Among these records, which lines include "words"? Copy them out.

(Entries taken from a collection)
—————

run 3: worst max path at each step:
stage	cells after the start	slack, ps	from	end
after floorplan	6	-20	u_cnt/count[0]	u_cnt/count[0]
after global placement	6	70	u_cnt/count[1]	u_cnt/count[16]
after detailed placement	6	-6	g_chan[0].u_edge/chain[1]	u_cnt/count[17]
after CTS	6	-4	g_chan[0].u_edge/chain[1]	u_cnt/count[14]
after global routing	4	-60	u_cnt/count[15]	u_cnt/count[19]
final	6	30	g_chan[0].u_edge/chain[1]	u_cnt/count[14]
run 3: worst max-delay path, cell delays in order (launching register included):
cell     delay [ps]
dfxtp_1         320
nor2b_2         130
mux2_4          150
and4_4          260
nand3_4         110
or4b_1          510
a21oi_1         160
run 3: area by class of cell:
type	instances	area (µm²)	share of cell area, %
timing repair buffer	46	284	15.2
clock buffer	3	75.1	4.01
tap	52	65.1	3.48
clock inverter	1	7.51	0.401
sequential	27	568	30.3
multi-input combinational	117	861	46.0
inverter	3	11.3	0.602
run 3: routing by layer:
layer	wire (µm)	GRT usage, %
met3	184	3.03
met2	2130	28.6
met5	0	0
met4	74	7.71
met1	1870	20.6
<file path="src/rtl/fp_rti_pkg.sv">
package fp_rti_pkg;

    localparam int EXP_W   = 8;
    localparam int MAN_W   = 23;
    localparam int FP_W    = 1 + EXP_W + MAN_W;
    localparam int BIAS    = (1 << (EXP_W - 1)) - 1;
    localparam int INT_EXP = BIAS + MAN_W;          // first exponent with no fraction bits
    localparam int FLAG_W  = 5;
    localparam int RM_W    = 3;
    localparam int SH_W    = $clog2(MAN_W + 1);

    localparam int FLG_NV  = 4;
    localparam int FLG_NX  = 0;

    localparam logic [FP_W-1:0] CANON_NAN =
        {1'b0, {EXP_W{1'b1}}, 1'b1, {(MAN_W-1){1'b0}}};

    typedef enum logic [RM_W-1:0] {
        RM_NEAR_EVEN = 3'd0,
        RM_ZERO      = 3'd1,
        RM_DOWN      = 3'd2,
        RM_UP        = 3'd3,
        RM_NEAR_MAX  = 3'd4
    } rnd_mode_e;

    typedef struct packed {
        logic             sign;
        logic [EXP_W-1:0] exp;
        logic [MAN_W-1:0] man;
        logic             is_zero;
        logic             is_inf;
        logic             is_nan;
        logic             is_snan;
        logic             is_big;
        logic             is_frac_only;
    } op_info_t;

    typedef struct packed {
        logic              valid;
        logic [FP_W-1:0]   res;
        logic [FLAG_W-1:0] flags;
    } out_stage_t;

endpackage

</file>
<file path="src/rtl/rti_unpack.sv">
module rti_unpack
    import fp_rti_pkg::*;
(
    input  logic [FP_W-1:0] op,
    output op_info_t        info
);

    logic exp_ones;
    logic exp_none;
    logic man_none;

    always_comb begin
        info.sign = op[FP_W-1];
        info.exp  = op[FP_W-2 -: EXP_W];
        info.man  = op[MAN_W-1:0];

        exp_ones = &info.exp;
        exp_none = ~|info.exp;
        man_none = ~|info.man;

        info.is_zero      = exp_none & man_none;
        info.is_inf       = exp_ones & man_none;
        info.is_nan       = exp_ones & ~man_none;
        info.is_snan      = info.is_nan & ~info.man[MAN_W-1];
        info.is_big       = ~exp_ones & (info.exp >= EXP_W'(INT_EXP));
        info.is_frac_only = ~info.is_zero & (info.exp < EXP_W'(BIAS));
    end

endmodule

</file>
<file path="src/rtl/rti_core.sv">
module rti_core
    import fp_rti_pkg::*;
(
    input  logic             sign,
    input  logic [EXP_W-1:0] exp,
    input  logic [MAN_W-1:0] man,
    input  logic             frac_only,
    input  logic [RM_W-1:0]  rm,
    output logic [FP_W-1:0]  res,
    output logic             inexact
);

    logic [SH_W-1:0]   sh;
    logic [MAN_W:0]    mant;
    logic [MAN_W:0]    one_hot;
    logic [MAN_W:0]    low_mask;
    logic [FP_W-2:0]   trunc;
    logic [FP_W-2:0]   step;
    logic [FP_W-2:0]   mag;
    logic              rbit;
    logic              sticky;
    logic              lsb;
    logic              inc;

    always_comb begin
        // number of fraction bits still inside the significand (1..23)
        sh       = SH_W'(INT_EXP) - exp[SH_W-1:0];
        mant     = {1'b1, man};
        one_hot  = {{MAN_W{1'b0}}, 1'b1} << sh;
        low_mask = one_hot - 1'b1;

        if (frac_only) begin
            // magnitude below one: integer part is zero
            rbit   = (exp == EXP_W'(BIAS - 1));
            sticky = rbit ? (|man) : 1'b1;
            lsb    = 1'b0;
        end else begin
            rbit   = |(mant & (one_hot >> 1));
            sticky = |(mant & (low_mask >> 1));
            lsb    = |(mant & one_hot);
        end

        case (rm)
            RM_NEAR_EVEN: inc = rbit & (sticky | lsb);
            RM_ZERO:      inc = 1'b0;
            RM_DOWN:      inc = sign & (rbit | sticky);
            RM_UP:        inc = ~sign & (rbit | sticky);
            RM_NEAR_MAX:  inc = rbit;
            default:      inc = 1'b0;
        endcase

        trunc = {exp, man} & ~{{EXP_W{1'b0}}, low_mask[MAN_W-1:0]};
        step  = {{(EXP_W-1){1'b0}}, one_hot};

        if (frac_only)
            mag = inc ? {EXP_W'(BIAS), {MAN_W{1'b0}}} : '0;
        else
            mag = trunc + (inc ? step : '0);   // carry may ripple into exponent

        res     = {sign, mag};
        inexact = rbit | sticky;
    end

endmodule

</file>
<file path="src/rtl/fp_round_integral.sv">
module fp_round_integral
    import fp_rti_pkg::*;
(
    input  logic                clk,
    input  logic                rst_n,
    input  logic                in_valid,
    input  logic [FP_W-1:0]     in_op,
    input  logic [RM_W-1:0]     in_rm,
    input  logic                in_exact,
    output logic                out_valid,
    output logic [FP_W-1:0]     out_res,
    output logic [FLAG_W-1:0]   out_flags
);

    op_info_t        info;
    logic [FP_W-1:0] core_res;
    logic            core_inexact;
    logic            mode_bad;
    out_stage_t      st_d;
    out_stage_t      st_q;

    rti_unpack u_unpack (
        .op   (in_op),
        .info (info)
    );

    rti_core u_core (
        .sign      (info.sign),
        .exp       (info.exp),
        .man       (info.man),
        .frac_only (info.is_frac_only),
        .rm        (in_rm),
        .res       (core_res),
        .inexact   (core_inexact)
    );

    always_comb begin
        mode_bad    = in_rm > RM_NEAR_MAX;
        st_d        = st_q;
        st_d.valid  = in_valid;
        if (in_valid) begin
            st_d.flags = '0;
            if (mode_bad) begin
                st_d.res           = CANON_NAN;
                st_d.flags[FLG_NV] = 1'b1;
            end else if (info.is_nan) begin
                st_d.res           = CANON_NAN;
                st_d.flags[FLG_NV] = info.is_snan;
            end else if (info.is_zero || info.is_inf || info.is_big) begin
                st_d.res           = in_op;
            end else begin
                st_d.res           = core_res;
                st_d.flags[FLG_NX] = in_exact & core_inexact;
            end
        end
    end

    always_ff @(posedge clk or negedge rst_n) begin
        if (!rst_n) st_q <= '0;
        else        st_q <= st_d;
    end

    assign out_valid = st_q.valid;
    assign out_res   = st_q.res;
    assign out_flags = st_q.flags;

endmodule

</file>
**config.mk**
```make
export PLATFORM = sky130hd
export DESIGN_NAME = cot_seq_top
export DESIGN_NICKNAME = d
export VERILOG_FILES = /design/src/rtl/cot_pkg.sv /design/src/rtl/cot_phase_fsm.sv /design/src/rtl/cot_off_timer.sv /design/src/rtl/cot_floor_timer.sv /design/src/rtl/cot_seq_top.sv
export SDC_FILE = /design/constraint.sdc
export NUM_CORES = 1
export LEC_CHECK = 0
export ABC_CLOCK_PERIOD_IN_PS = 2300
export BUFFER_PORTS_ARGS = -buffer_cell sky130_fd_sc_hd__clkbuf_2
export CORE_MARGIN = 2
export CORE_UTILIZATION = 45
export CTS_BUF_LIST = sky130_fd_sc_hd__clkbuf_4
export DETAILED_ROUTE_END_ITERATION = 10
export GPL_ROUTABILITY_DRIVEN = 0
export PLACE_DENSITY = 0.67
export SYNTH_ARGS = -nofsm -noshare
export SYNTH_HDL_FRONTEND = slang
export SYNTH_HIERARCHICAL = 1
export SYNTH_SLANG_ARGS = --single-unit
export TNS_END_PERCENT = 1
```
**constraint.sdc**
```tcl
create_clock -name clk -period 2.3 [get_ports clk]
set_clock_uncertainty 0.1 [all_clocks]
set_input_delay 0.46 -clock clk [delete_from_list [all_inputs] [get_ports clk]]
set_output_delay 0.46 -clock clk [all_outputs]
set_load 0.02 [all_outputs]
```
**src/rtl/cot_pkg.sv**
```systemverilog
// Shared types for the constant on-time sequencer.
// Assumes a 2-bit decoded mode from the analog mode detector.
package cot_pkg;
    typedef enum logic [1:0] {
        MODE_OFF   = 2'd0,
        MODE_CCM   = 2'd1,
        MODE_ULTRA = 2'd2,
        MODE_PFM   = 2'd3
    } cot_mode_e;

    typedef enum logic [1:0] {
        PH_REST  = 2'd0,
        PH_LDEAD = 2'd1,
        PH_HIGH  = 2'd2,
        PH_HDEAD = 2'd3
    } cot_phase_e;
endpackage

```
**src/rtl/cot_phase_fsm.sv**
```systemverilog
// Switching phase machine: rest, gap before high, high pulse, gap after high.
// Also holds the diode-emulation latch that keeps the low switch open.
// Assumes DT_LH >= 1 and DT_HL >= 1; start is only honoured in the rest phase.
module cot_phase_fsm #(
    parameter int ON_W  = 8,
    parameter int DT_LH = 3,
    parameter int DT_HL = 1
) (
    input  logic                   clk,
    input  logic                   rst_n,
    input  logic                   kill,
    input  logic                   start,
    input  logic                   zc_enable,
    input  logic                   zero_cross,
    input  logic [ON_W-1:0]        on_time,
    output cot_pkg::cot_phase_e    phase,
    output logic                   diode_off,
    output logic                   high_enter,
    output logic                   high_exit
);
    import cot_pkg::*;

    localparam int DT_MAX = (DT_LH > DT_HL) ? DT_LH : DT_HL;
    localparam int DT_W   = $clog2(DT_MAX + 1);
    localparam int CNT_W  = (ON_W > DT_W) ? ON_W : DT_W;

    logic [CNT_W-1:0] cnt;
    logic [CNT_W-1:0] on_len_m1;

    // Pulse length minus one, with a zero request stretched to one cycle.
    assign on_len_m1 = (on_time == '0) ? '0 : CNT_W'(on_time - 1'b1);

    assign high_enter = (phase == PH_LDEAD) && (cnt == '0);
    assign high_exit  = (phase == PH_HIGH)  && (cnt == '0);

    // Phase sequencing and the low-side open latch.
    always_ff @(posedge clk) begin
        if (!rst_n || kill) begin
            phase     <= PH_REST;
            cnt       <= '0;
            diode_off <= 1'b1;
        end else begin
            case (phase)
                PH_REST: begin
                    if (start) begin
                        phase <= PH_LDEAD;
                        cnt   <= CNT_W'(DT_LH - 1);
                    end else if (zc_enable && zero_cross) begin
                        diode_off <= 1'b1;
                    end
                end
                PH_LDEAD: begin
                    if (cnt == '0) begin
                        phase     <= PH_HIGH;
                        cnt       <= on_len_m1;
                        diode_off <= 1'b0;
                    end else begin
                        cnt <= cnt - 1'b1;
                    end
                end
                PH_HIGH: begin
                    if (cnt == '0) begin
                        phase <= PH_HDEAD;
                        cnt   <= CNT_W'(DT_HL - 1);
                    end else begin
                        cnt <= cnt - 1'b1;
                    end
                end
                default: begin
                    if (cnt == '0) begin
                        phase <= PH_REST;
                    end else begin
                        cnt <= cnt - 1'b1;
                    end
                end
            endcase
        end
    end
endmodule

```
**src/rtl/cot_off_timer.sv**
```systemverilog
// Minimum off-time timer, loaded when the high pulse ends.
// Assumes MIN_OFF >= 1; done is high whenever no off-time is pending.
module cot_off_timer #(
    parameter int MIN_OFF = 40
) (
    input  logic clk,
    input  logic rst_n,
    input  logic kill,
    input  logic load,
    output logic done
);
    localparam int W = $clog2(MIN_OFF + 1);

    logic [W-1:0] cnt;

    // Count down the remaining off-time.
    always_ff @(posedge clk) begin
        if (!rst_n || kill) begin
            cnt <= '0;
        end else if (load) begin
            cnt <= W'(MIN_OFF - 1);
        end else if (cnt != '0) begin
            cnt <= cnt - 1'b1;
        end
    end

    assign done = (cnt == '0);
endmodule

```
**src/rtl/cot_floor_timer.sv**
```systemverilog
// Frequency floor timer: cycles since the last high-side rise.
// Flags expiry early enough that the forced pulse rises exactly FLOOR cycles
// after the previous one. Assumes FLOOR > DT_LH + 1.
module cot_floor_timer #(
    parameter int FLOOR = 4000,
    parameter int DT_LH = 3
) (
    input  logic clk,
    input  logic rst_n,
    input  logic kill,
    input  logic restart,
    output logic expired
);
    localparam int W      = $clog2(FLOOR + 1);
    localparam int THRESH = FLOOR - DT_LH - 1;

    logic [W-1:0] cnt;

    // Saturating count of cycles since the last pulse began.
    always_ff @(posedge clk) begin
        if (!rst_n || kill || restart) begin
            cnt <= '0;
        end else if (cnt != W'(FLOOR)) begin
            cnt <= cnt + 1'b1;
        end
    end

    assign expired = (cnt >= W'(THRESH));
endmodule

```
**src/rtl/cot_seq_top.sv**
```systemverilog
// Constant on-time sequencer top: mode decode, start decision, drive gating.
// Assumes comparator inputs are already synchronised to clk.
// Off mode or fault_off gates both drives combinationally.
module cot_seq_top #(
    parameter int ON_W    = 8,
    parameter int MIN_OFF = 40,
    parameter int DT_LH   = 3,
    parameter int DT_HL   = 1,
    parameter int FLOOR   = 4000
) (
    input  logic            clk,
    input  logic            rst_n,
    input  logic            fb_below,
    input  logic            zero_cross,
    input  logic [ON_W-1:0] on_time,
    input  logic [1:0]      mode,
    input  logic            fault_off,
    output logic            hs_en,
    output logic            ls_en
);
    import cot_pkg::*;

    cot_mode_e  mode_e;
    cot_phase_e phase;
    logic       kill;
    logic       zc_enable;
    logic       off_done;
    logic       floor_expired;
    logic       start;
    logic       diode_off;
    logic       high_enter;
    logic       high_exit;

    assign mode_e    = cot_mode_e'(mode);
    assign kill      = fault_off || (mode_e == MODE_OFF);
    assign zc_enable = (mode_e == MODE_PFM) || (mode_e == MODE_ULTRA);
    assign start     = off_done &&
                       (fb_below || ((mode_e == MODE_ULTRA) && floor_expired));

    cot_phase_fsm #(.ON_W(ON_W), .DT_LH(DT_LH), .DT_HL(DT_HL)) u_fsm (
        .clk        (clk),
        .rst_n      (rst_n),
        .kill       (kill),
        .start      (start),
        .zc_enable  (zc_enable),
        .zero_cross (zero_cross),
        .on_time    (on_time),
        .phase      (phase),
        .diode_off  (diode_off),
        .high_enter (high_enter),
        .high_exit  (high_exit)
    );

    cot_off_timer #(.MIN_OFF(MIN_OFF)) u_off (
        .clk   (clk),
        .rst_n (rst_n),
        .kill  (kill),
        .load  (high_exit),
        .done  (off_done)
    );

    cot_floor_timer #(.FLOOR(FLOOR), .DT_LH(DT_LH)) u_floor (
        .clk     (clk),
        .rst_n   (rst_n),
        .kill    (kill),
        .restart (high_enter),
        .expired (floor_expired)
    );

    assign hs_en = (phase == PH_HIGH) && !kill;
    assign ls_en = (phase == PH_REST) && !diode_off && !kill;
endmodule

```
# After elaboration in Yosys (flattened, before gate mapping)
# Index checks and enable logic that the tools add are counted.
# W data, S select, Z words.
dict set report totals {
  ram_bits 0
  elab_cells 68
  reg_bits 29
  latchBits 0
  mem_count 0
  mem_bits_ro 0
  output_inout_bits 2
  inputBits 15
}
dict set report op_classes {
  bitwise 0
  div_mod_pow 0
  n_mux 17
  n_lt_le_gt_ge 1
  addsub 4
  n_eq_ne 11
  multipliers 0
  shift 0
  reduce_logical 29
}
# cell n
set ops {}
lappend ops {{$mux W8} 5}
lappend ops {{$pmux W8 S3} 1}
lappend ops {{$logic_not A8 Y1} 2}
lappend ops {{$sub A8 B1 Y8 const B} 2}
lappend ops {{$add A12 B1 Y12 const B} 1}
lappend ops {{$ge A12 B12 Y1 const B} 1}
lappend ops {{$mux W6} 2}
lappend ops {{$ne A12 B12 Y1 const B} 1}
lappend ops {{$logic_and A1 B1 Y1} 8}
lappend ops {{$mux W2} 4}
lappend ops {{$reduce_and A4 Y1} 2}
lappend ops {{$eq A2 B2 Y1 const B} 3}
lappend ops {{$logic_not A6 Y1} 1}
lappend ops {{$ne A2 B2 Y1 const B} 3}
lappend ops {{$pmux W2 S3} 1}
lappend ops {{$reduce_bool A2 Y1} 3}
lappend ops {{$reduce_bool A6 Y1} 1}
lappend ops {{$sub A6 B1 Y6 const B} 1}
lappend ops {{$logic_or A1 B1 Y1} 5}
lappend ops {{$logic_not A2 Y1} 2}
lappend ops {{$ne A2 B1 Y1 const B} 2}
lappend ops {{$ne A4 B3 Y1 const B} 1}
lappend ops {{$logic_not A1 Y1} 3}
lappend ops {{$mux W1} 3}
lappend ops {{other kinds (4)} 4}

# Depth between registers and ports, before layout
dict set report logic_depth {
  word_depth 6
  depth_mapped 12
  depth_no_buf 11
}

# By module
# The synthesis kept the hierarchy.
# module area_per_inst_um2 cells_per_inst instances seq_area_each_um2
set modules_own_cells {}
lappend modules_own_cells {cot_phase_fsm 970.9 117 1 220.2}
lappend modules_own_cells {cot_floor_timer 635.6 72 1 240.2}
lappend modules_own_cells {cot_off_timer 379.1 39 1 120.1}
lappend modules_own_cells {cot_seq_top 56.3 7 1 0.0}

# Least setup slack after synthesis
# No wires, ideal clock.
dict set report synth_path {
  path_kind {register to register}
  from {register u_off.cnt[0]}
  to {register u_fsm.cnt[1]}
  arrival_time_ns 2.157
  period_less_slack_ns 2.376
  required_ns 2.081
  n_path_buf 1
  stages_incl_launch_ff 12
  setup_ns 0.119
  setup_slack_ns -0.076
  path_cell_list {dfxtp_1 > inv_1 > ha_1 > nor2b_1 > nor2b_2 > nand4b_1 > nand2_1 > nor2b_1 > a31oi_1 > buf_2 > o221ai_1 > o221a_2}
}
dict set report synth_between {
  elab_chain_len 4
}
# element line
set synth_rtl {}
lappend synth_rtl {{start: declaration} cot_off_timer.sv:14} ;# logic [W-1:0] cnt;
lappend synth_rtl {{start signal: assignment} cot_off_timer.sv:21} ;# cnt <= W'(MIN_OFF - 1);
lappend synth_rtl {{start signal: assignment} cot_off_timer.sv:23} ;# cnt <= cnt - 1'b1;
lappend synth_rtl {{$logic_not A6 Y1} cot_off_timer.sv:27} ;# assign done = (cnt == '0);
lappend synth_rtl {{named net off_done} cot_seq_top.sv:27} ;# logic off_done;
lappend synth_rtl {{$logic_and A1 B1 Y1} cot_seq_top.sv:37} ;# assign start = off_done &&
lappend synth_rtl {{named net start} cot_seq_top.sv:29} ;# logic start;
lappend synth_rtl {{$ne A2 B2 Y1 (no source line)} n/a}
lappend synth_rtl {{$reduce_and A2 Y1 (no source line)} n/a}
lappend synth_rtl {{end signal: assignment} cot_phase_fsm.sv:64} ;# cnt <= CNT_W'(DT_HL - 1);
lappend synth_rtl {{end signal: assignment} cot_phase_fsm.sv:66} ;# cnt <= cnt - 1'b1;
lappend synth_rtl {{end signal: assignment} cot_phase_fsm.sv:73} ;# cnt <= cnt - 1'b1;
lappend synth_rtl {{end: declaration} cot_phase_fsm.sv:27} ;# logic [CNT_W-1:0] cnt;
# The timed path passes the listed nets, and every way through them passes these cells.
# A chain may end at the register's enable or synchronous reset.

# Final worst setup path
dict set report layout_path {
  from {register u_off.cnt[1]}
  to {register u_fsm.cnt[4]}
}
# Same word-level chain as after synthesis.

==> flow_metrics.py <==
metrics = {
    "place": {
        "place_inst": 314,
        "dp_hpwl_um": 3530,
        "placed_area_um2": 2280,
        "portBuffers": 16,
    },
    "yosys": {
        "yosys_warnings": 6,
        "syn-cell-area_um2": 2040,
        "synthCells": 235,
        "synth_edf_count": 0,
        "ys.flop_type": "dfxtp_1",
        "avgSynthCellArea_um2": 8.69,
        "yosysSeqAreaShare_pct": 28.4,
        "synth_nets": 262,
        "synth_cell_types": 59,
        "synthArstFlopShare_pct": 0,
        "ys_ff_latch": 29,
    },
    "setup_path": {
        "crit_chain": "inv_1 -> ha_1 -> nor2b_4 -> nor2b_4 -> nand4b_1 -> nand2_2 -> nand2b_4 -> nand3_1 -> or3_1 -> a22o_1 -> a21oi_1",
        "crit_path_frequent_cell": "nor2b_4",
        "max_stage_delay_ps": 350,
        "worstPathMaxFanout": 4,
        "path_delay_family": "simple AND/OR/NAND/NOR gates",
        "cp_slowest_cell": "dfxtp_2",
        "critical_path_class": "reg -> reg",
        "worstSetupEndpointType": "flip-flop",
        "path_buf_inv": 1,
        "cp-start-kind": "flip-flop",
        "critical_path_required_ps": 2470,
        "critPathArrivalTime_ps": 2330,
    },
    "power_and_ir_drop": {
        "clock_power_share_pct": 21.1,
        "power.density_nw_per_um2": 844,
        "p_comb_share_pct": 49.6,
        "intPower_w": 0.00127,
        "peakVddDrop_v": 0.000348,
        "pwr-share-seq_pct": 29.3,
        "switching_power_w": 0.000745,
        "switching_share_pct": 36.9,
        "totalPowerFinal_w": 0.00202,
        "p_leak_nw": 0.928,
    },
    "drt": {
        "routedWlPerCell_um": 14.0,
        "drt_pass1_iterations": 4,
        "via_per_inst": 5.63,
        "antenna_left": 0,
        "drc": 0,
        "finalWirelength_um": 4510,
        "dr_total_vias": 1819,
        "initialDrtViolationCount": 58,
    },
    "layout": {
        "ff_latch_area_um2": 582,
        "diodes": 0,
        "layout_common_cells": "dfxtp_1 (28), nor2_1 (19), buf_4 (19)",
        "multi_input_area_um2": 1380,
        "drive_gt1_share_pct": 28.0,
        "fill_cells": 411,
        "final_common_cell": "dfxtp_1",
        "syn_to_final_growth_pct": 17.1,
        "nets": 297,
        "final_cells": 323,
        "utilization_pct": 54.9,
        "final_cell_area_um2": 2390,
    },
    "timing": {
        "post-route-period-util_pct": 93.7,
        "max_freq_mhz": 464,
        "hold-worst-slack_ps": 359,
        "setup_viol": 0,
        "fin_crit_ps": 2160,
        "slew_viol_final": 0,
        "final-hold-violation-count": 0,
        "max_slew_margin_pct": 66.1,
        "worst_slew_pin_slew_ps": 507,
    },
    "die": {
        "pin_count": 17,
        "start_util_pct": 46.9,
        "die_area_um2": 5090,
        "fp.dieH_um": 71.4,
        "core-area_um2": 4350,
        "rows": 24,
        "fp.dieW_um": 71.4,
    },
    "clock_network": {
        "cts_tree": "built",
        "clkTransAtPathRegs_ps": 100,
        "cts.sinks": 29,
        "htreeDepth": 2,
        "cts-root-buf": "clkbuf_4",
        "clock_path_buffers": 2,
        "clock_latency_ps": 350,
        "cts_inserted_buffers": 5,
    },
    "flow_run": {
        "maxCapViolations": 0,
    },
    "global_route": {
        "grt.total_usage_pct": 18.7,
        "grt_pass1_wl_um": 7530,
        "grt_pass1_vias": 1676,
        "grt_start_max_net_pins": 13,
        "antenna_found_initial": 0,
        "grt_overflow": 0,
    },
    "status": {
        "status": "finished, final reports clean",
    },
    "min_path": {
        "worstHoldPathType": "in -> reg",
    },
}
[final cells by class]
| type | count | area share (%) |
|---|---|---|
| clock inverters | 3 | 1.73 |
| clock buffers | 5 | 1.57 |
| inverters | 17 | 2.67 |
| well taps | 52 | 2.72 |
| repair buffers | 35 | 9.31 |
| flip-flops and latches | 29 | 24.3 |
| multi-input cells | 182 | 57.7 |
[final timing paths]
path	start	end	slack [ps]	cells past startpoint
hold / removal	zero_cross	u_fsm/diode_off	360	3
setup / recovery	u_off/cnt[1]	u_fsm/cnt[4]	140	11
hold reg to reg	u_floor/cnt[11]	u_floor/cnt[11]	400	2
setup reg to reg	u_off/cnt[1]	u_fsm/cnt[4]	140	11
[timing repair]
action                     in CTS  in global routing
setup endpoints to repair       0                  5
hold buffers                    0                  0
buffers inserted                0                  1
gates resized for setup         0                  6
[kinds of logic (layout without fill, tap and decap cells)]
group                      after synthesis  in the layout  share of synthesized area, %
buffers and inverters                   24             60                          5.64
xor gates and xnor gates                10             10                          4.29
AOI/OAI and AO/OA                       55             55                          20.0
adders and majority gates               12             12                          7.35
DFF                                     29             29                          28.4
muxes                                    5              5                          2.45
and+or+nand+nor                        100            100                          31.9
[sequential cells by signal (all words and copies together), names as in the netlist]
| name | flops |
|---|---|
| u_fsm/phase | 2 |
| u_floor/cnt | 12 |
| u_off/cnt | 6 |
| u_fsm/cnt | 8 |
| u_fsm/diode_off | 1 |
[layer usage]
metal	global-route usage (%)	routed length (µm)
met4	8.18	95
met2	28.9	2040
met1	25.2	2200
met5	0	0
met3	3.80	171
[power groups by stage]
stage | registers (W) | logic (W) | clock network [W]
floorplan | 0.000596 | 0.000701 | 0
global placement | 0.000600 | 0.000917 | 0
detailed placement | 0.000601 | 0.000924 | 0
CTS | 0.000589 | 0.000931 | 0.000440
global route | 0.000600 | 0.00109 | 0.000455
finish | 0.000592 | 0.00100 | 0.000426
[tightest hold or removal path, delay by kind of cell]
family	cells	cell delay, ps
compound gates	2	210
buf+inv	1	100
[metrics by stage]
step | setup WS [ps] | setup TNS, ps
4_1_cts | 57.0 | 0
2_1_floorplan | 38.1 | 0
5_1_grt | -51.0 | -63.7
3_3_place_gp | 117 | 0
3_5_place_dp | 83.7 | 0
6_report | 144 | 0
[Yosys cell counts (3+ instances only)]
master	instances	area share (%)
xor2_1	5	2.1
nand2_1	19	3.5
or3_2	3	1.1
o31ai_1	6	2.2
nor3b_1	3	1.1
buf_6	3	1.7
dfxtp_1	29	28
or3_1	4	1.2
nand2b_1	6	1.8
mux2i_1	5	2.5
a31oi_1	5	1.5
nor2_1	19	3.5
inv_1	17	3.1
a21oi_1	11	2.7
nor3_1	4	0.98
ha_1	12	7.4
nand3_1	7	1.7
o21ai_0	11	2.7
nor2b_1	6	1.8
or4_1	4	1.5
xnor2_1	5	2.1
and3_1	3	0.92
Power figures use the tool's default switching activity.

—————

* _Written answer_:
# W data, S select, Z words.
[sequential cells by signal (all words and copies together), names as in the netlist]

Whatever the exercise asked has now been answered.